Festival d’Avignon off, Théâtre-rencontre : « De la porte d’Orléans », à l’Espace Alya, à Avignon

Marionnettes, par Difouaine.
Ce spectacle de marionnettes relate un épisode de la résistance parisienne peu connu, celui de « la mégère de la rue Daguerre ». Début août 1942, Lise London(1) organise un coup d’éclat dans le 14e arrondissement de la capitale. Des tracts tombent du toit, elle exhorte à la résistance les passants réunis dans la file d’attente d’un magasin. Quelques spectateurs complices veulent protéger sa fuite mais elle est arrêtée et déportée. Cet épisode et ses préparatifs sont vécus du point de vue d’une petite fille de 6 ans, en visite chez sa grand-mère parisienne, humble résistante.
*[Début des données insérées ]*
--- src/hdl/crv_core_regs.sv ---
// Register access over APB was left to the implementer.
`timescale 1ns/1ns
module crv_core_regs (
  // clock and power-on reset
  input  wire logic                CLK,
  input  wire logic                RST,
  // apb slave
  input  wire logic                PSEL,
  input  wire logic                PENABLE,
  input  wire logic                PWRITE,
  input  wire logic [7:0]          PADDR,
  input  wire logic [31:0]         PWDATA,
  output logic                     PREADY,
  output logic      [31:0]         PRDATA,
  output logic                     PSLVERR,
  // reset pin and core events
  input  wire logic                EXT_RESET_N,
  input  wire logic                WATCHDOG_TIMEOUT,
  input  wire logic                PIN_WAKE,
  input  wire logic                SLEEP_INSTRUCTION,
  input  wire logic                WATCHDOG_CLEAR_INSTRUCTION,
  // register contents toward the core
  output logic      [7:0]          INDIRECT_DATA_PORT,
  output logic      [7:0]          BANK_SELECTOR,
  output logic      [7:0]          PROGRAM_COUNTER_LOW,
  output logic      [7:0]          CPU_STATUS,
  output logic      [7:0]          RAM_SELECT_POINTER,
  output logic      [7:0]          PORT5_DATA,
  output logic      [7:0]          PORT6_DATA,
  output logic      [7:0]          PORT7_DATA,
  output logic      [7:0]          PORT8_DATA,
  output logic      [7:0]          PORT5_DIRECTION,
  output logic                     ASLEEP,
  output crv_pkg::crv_cause_t      LAST_CAUSE
);
  import crv_pkg::*;

  typedef struct packed {
    logic             ext_sync1;
    logic             ext_sync2;
    logic             asleep;
    crv_cause_t       cause;
    logic [7:0]       indirect;
    logic [7:0]       bank;
    logic [7:0]       pc_low;
    logic [7:0]       status;
    logic [7:0]       ram_sel;
    logic [7:0]       port5;
    logic [7:0]       port6;
    logic [7:0]       port7;
    logic [7:0]       port8;
    logic [7:0]       port5_dir;
    logic             pready;
    logic [31:0]      prdata;
    logic             pslverr;
  } crv_state_t;

  crv_state_t st;
  crv_state_t next_st;

  function automatic logic crv_hit(input logic [7:0] addr, input logic [5:0] idx);
    crv_hit = (addr[1:0] == 2'b00) && (addr[7:2] == idx);
  endfunction

  function automatic logic crv_mapped(input logic [7:0] addr);
    crv_mapped = crv_hit(addr, IDX_INDIRECT) || crv_hit(addr, IDX_BANK) ||
                 crv_hit(addr, IDX_PC_LOW) || crv_hit(addr, IDX_STATUS) ||
                 crv_hit(addr, IDX_RAM_SEL) || crv_hit(addr, IDX_PORT5) ||
                 crv_hit(addr, IDX_PORT6) || crv_hit(addr, IDX_PORT7) ||
                 crv_hit(addr, IDX_PORT8) || crv_hit(addr, IDX_PORT5_DIR) ||
                 crv_hit(addr, IDX_CAUSE);
  endfunction

  logic       ext_reset;
  logic       wdt_reset;
  logic       any_reset;
  logic       wr_en;
  logic [7:0] wbyte;
  logic [7:0] rbyte;

  always_comb begin
    next_st = st;
    ext_reset = ~st.ext_sync2;
    wdt_reset = WATCHDOG_TIMEOUT;
    any_reset = ext_reset | wdt_reset;
    wbyte = PWDATA[7:0];
    wr_en = PSEL & PENABLE & st.pready & PWRITE & ~st.pslverr;

    // pin is asynchronous, two flops before use
    next_st.ext_sync1 = EXT_RESET_N;
    next_st.ext_sync2 = st.ext_sync1;

    // apb: data and ready registered from the setup cycle, one wait-free access
    next_st.pready = PSEL & ~PENABLE & ~st.pready;
    next_st.pslverr = 1'b0;
    rbyte = 8'h00;
    if (crv_hit(PADDR, IDX_INDIRECT)) begin
      rbyte = st.indirect;
    end else if (crv_hit(PADDR, IDX_BANK)) begin
      rbyte = st.bank;
    end else if (crv_hit(PADDR, IDX_PC_LOW)) begin
      rbyte = st.pc_low;
    end else if (crv_hit(PADDR, IDX_STATUS)) begin
      rbyte = st.status;
    end else if (crv_hit(PADDR, IDX_RAM_SEL)) begin
      rbyte = st.ram_sel;
    end else if (crv_hit(PADDR, IDX_PORT5)) begin
      rbyte = st.port5;
    end else if (crv_hit(PADDR, IDX_PORT6)) begin
      rbyte = st.port6;
    end else if (crv_hit(PADDR, IDX_PORT7)) begin
      rbyte = st.port7;
    end else if (crv_hit(PADDR, IDX_PORT8)) begin
      rbyte = st.port8;
    end else if (crv_hit(PADDR, IDX_PORT5_DIR)) begin
      rbyte = st.port5_dir;
    end else if (crv_hit(PADDR, IDX_CAUSE)) begin
      rbyte = {4'h0, st.asleep, st.cause};
    end
    if (PSEL & ~PENABLE & ~st.pready) begin
      next_st.prdata = {24'h000000, rbyte};
      next_st.pslverr = ~crv_mapped(PADDR);
    end else begin
      // read data stands only while ready is high
      next_st.prdata = 32'h00000000;
    end

    // software writes; events below override them
    if (wr_en) begin
      if (crv_hit(PADDR, IDX_INDIRECT)) begin
        next_st.indirect = wbyte;
      end
      if (crv_hit(PADDR, IDX_BANK)) begin
        next_st.bank = wbyte & MASK_BANK;
      end
      if (crv_hit(PADDR, IDX_PC_LOW)) begin
        next_st.pc_low = wbyte;
      end
      // T and P are not software-writable
      if (crv_hit(PADDR, IDX_STATUS)) begin
        next_st.status = (wbyte & MASK_STATUS) | (st.status & ~MASK_STATUS);
      end
      if (crv_hit(PADDR, IDX_RAM_SEL)) begin
        next_st.ram_sel = wbyte;
      end
      if (crv_hit(PADDR, IDX_PORT5)) begin
        next_st.port5 = wbyte & MASK_PORT5;
      end
      if (crv_hit(PADDR, IDX_PORT6)) begin
        next_st.port6 = wbyte;
      end
      if (crv_hit(PADDR, IDX_PORT7)) begin
        next_st.port7 = wbyte & MASK_PORT7;
      end
      if (crv_hit(PADDR, IDX_PORT8)) begin
        next_st.port8 = wbyte & MASK_PORT8;
      end
      if (crv_hit(PADDR, IDX_PORT5_DIR)) begin
        next_st.port5_dir = wbyte & MASK_PORT5;
      end
    end

    if (WATCHDOG_CLEAR_INSTRUCTION) begin
      next_st.status[STAT_T] = 1'b1;
      next_st.status[STAT_P] = 1'b1;
    end
    if (SLEEP_INSTRUCTION) begin
      next_st.status[STAT_T] = 1'b1;
      next_st.status[STAT_P] = 1'b0;
      next_st.asleep = 1'b1;
    end

    if (any_reset) begin
      next_st.bank = RST_ZERO;
      next_st.pc_low = RST_ZERO;
      next_st.status[7:5] = 3'b000;
      next_st.port5 = RST_ZERO;
      next_st.port6 = RST_ZERO;
      next_st.port7 = RST_ZERO;
      next_st.port8 = RST_ZERO;
      next_st.port5_dir = RST_PORT5_DIR;
      next_st.asleep = 1'b0;
      if (ext_reset) begin
        // pin reset in sleep looks like a wake; running it keeps T and P
        if (st.asleep) begin
          next_st.status[STAT_T] = 1'b1;
          next_st.status[STAT_P] = 1'b0;
          next_st.cause = CAUSE_EXT_WAKE;
        end else begin
          next_st.status[STAT_T] = st.status[STAT_T];
          next_st.status[STAT_P] = st.status[STAT_P];
          next_st.cause = CAUSE_EXT_RUN;
        end
      end else begin
        next_st.status[STAT_T] = 1'b0;
        if (st.asleep) begin
          next_st.status[STAT_P] = 1'b0;
          next_st.cause = CAUSE_WDT_WAKE;
        end else begin
          next_st.status[STAT_P] = st.status[STAT_P];
          next_st.cause = CAUSE_WDT_RUN;
        end
      end
    end else if (PIN_WAKE & st.asleep) begin
      next_st.status[STAT_T] = 1'b1;
      next_st.status[STAT_P] = 1'b0;
      next_st.status[6:5] = 2'b00;
      next_st.asleep = 1'b0;
      next_st.cause = CAUSE_PIN_WAKE;
    end
  end

  always_ff @(posedge CLK) begin
    if (RST) begin
      st.ext_sync1 <= 1'b1;
      st.ext_sync2 <= 1'b1;
      st.asleep <= 1'b0;
      st.cause <= CAUSE_POWER_ON;
      st.indirect <= RST_INDIRECT;
      st.bank <= RST_ZERO;
      st.pc_low <= RST_ZERO;
      // int clear, T and P set
      st.status <= RST_STATUS;
      st.ram_sel <= RST_RAM_SEL;
      st.port5 <= RST_ZERO;
      st.port6 <= RST_ZERO;
      st.port7 <= RST_ZERO;
      st.port8 <= RST_ZERO;
      st.port5_dir <= RST_PORT5_DIR;
      st.pready <= 1'b0;
      st.prdata <= 32'h00000000;
      st.pslverr <= 1'b0;
    end else begin
      st <= next_st;
    end
  end

  assign PREADY = st.pready;
  assign PRDATA = st.prdata;
  assign PSLVERR = st.pslverr;
  assign INDIRECT_DATA_PORT = st.indirect;
  assign BANK_SELECTOR = st.bank;
  assign PROGRAM_COUNTER_LOW = st.pc_low;
  assign CPU_STATUS = st.status;
  assign RAM_SELECT_POINTER = st.ram_sel;
  assign PORT5_DATA = st.port5;
  assign PORT6_DATA = st.port6;
  assign PORT7_DATA = st.port7;
  assign PORT8_DATA = st.port8;
  assign PORT5_DIRECTION = st.port5_dir;
  assign ASLEEP = st.asleep;
  assign LAST_CAUSE = st.cause;

endmodule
Audrey Bonnefoy a effectué de nombreuses recherches pour écrire ce spectacle qu’elle interprète seule. Elle manipule avec adresse des marionnettes originales, change de voix 10 fois, chante merveilleusement les morceaux de l’époque. Bref, elle incarne avec grâce et brio la petite-fille, la grand-mère, la gardienne et la bourgeoise collabos, la voisine juive, le fabricant de plaques de vélo…. 
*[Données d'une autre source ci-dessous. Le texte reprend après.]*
File: config.mk
export PLATFORM = sky130hd
export DESIGN_NAME = avmd_core
export DESIGN_NICKNAME = d
export VERILOG_FILES = /design/src/hdl/avmd_core.v
export VERILOG_INCLUDE_DIRS = /design/src /design/src/hdl
export SDC_FILE = /design/constraint.sdc
export NUM_CORES = 2
export LEC_CHECK = 0
export BUFFER_PORTS_ARGS = -buffer_cell sky130_fd_sc_hd__buf_2
export CAP_MARGIN = 40
export CORE_MARGIN = 2
export CORE_UTILIZATION = 30
export CTS_CLUSTER_SIZE = 30
export DETAILED_ROUTE_END_ITERATION = 12
export GPL_ROUTABILITY_DRIVEN = 0
export PLACE_DENSITY = 0.46
export RECOVER_POWER = 50
export SLEW_MARGIN = 40
export SYNTH_ARGS = -nofsm -noshare
export SYNTH_HDL_FRONTEND = slang
export SYNTH_SLANG_ARGS = --single-unit
File: constraint.sdc
create_clock -name clk_in -period 14.5 [get_ports clk_in]
set_clock_uncertainty 0.15 [all_clocks]
set_input_delay 0.725 -clock clk_in [delete_from_list [all_inputs] [get_ports clk_in]]
set_output_delay 0.725 -clock clk_in [all_outputs]
set_load 0.02 [all_outputs]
La magie de la marionnette me fascine. Il recèle un très fort pouvoir d’évocation onirique. Quand la gardienne collabo, s’enroule, telle un serpent hypnotique, autour de la petite fille pour la faire avouer, j’ai peur pour cette petite fille. Quand la marionnette actionne son tour pour fabriquer une plaque de vélo, je vois ce vieil artisan fatigué. La poésie, la grâce, l’émotion, le bon choix des accessoires et des musiques, tout porte au rêve et, comme par magie, le passé devient présent.
Le grand mérite de ce spectacle est d’être pédagogique et passionnant. Un petit livret est remis à l’entrée qui donne le ton de l’époque : article militant du mouvement de résistance Combat, discours du maréchal Pétain, réclame, anecdote, mode d’emploi. Très bien fait, il nous replonge dans cette époque troublée qui commence à se faire lointaine. Le spectacle s’adresse à tous, il est d’ailleurs suivi une discussion informelle avec l’historien Masaï Mejiaz. Elle permet aux plus jeunes de se resituer dans l’époque, de comprendre certaines anecdotes (j’ai appris notamment comme faire tomber des tracts d’un toit sans se faire prendre). Cela ne sent jamais le cours d’histoire magistral, non, cela tient plus de l’échange que de la conférence. Et c’est vraiment un plaisir d’apprendre ou de se souvenir dans ces conditions. 
Courez voir ce spectacle intelligent, émouvant, ludique et poétique.
Difouaine
« De la porte d’Orléans », spectacle écrit et interprété par Audrey Bonnefoy. Marionnettes : Alexandra Basquin. Mise en espace : Philippe Rodriguez-Jorda. Participation de Masaï Mejiaz, historien. Du 4 au 26 juillet 2015, à l’Espace Alya, Festival off d’Avignon. Tout public à partir de 10 ans.
(1) L’écheveau du temps, la mégère de la rue Daguerre, Lise London, Le Seuil, 1995.
Résistante communiste de la première heure, elle fait partie des Brigades internationales pendant la guerre d’Espagne. Mais on connaît parfois mieux sa vie d’après la Seconde Guerre mondiale, celle avec son mari tchèque, Artur London, grâce à L’Aveu de Costa-Gavras.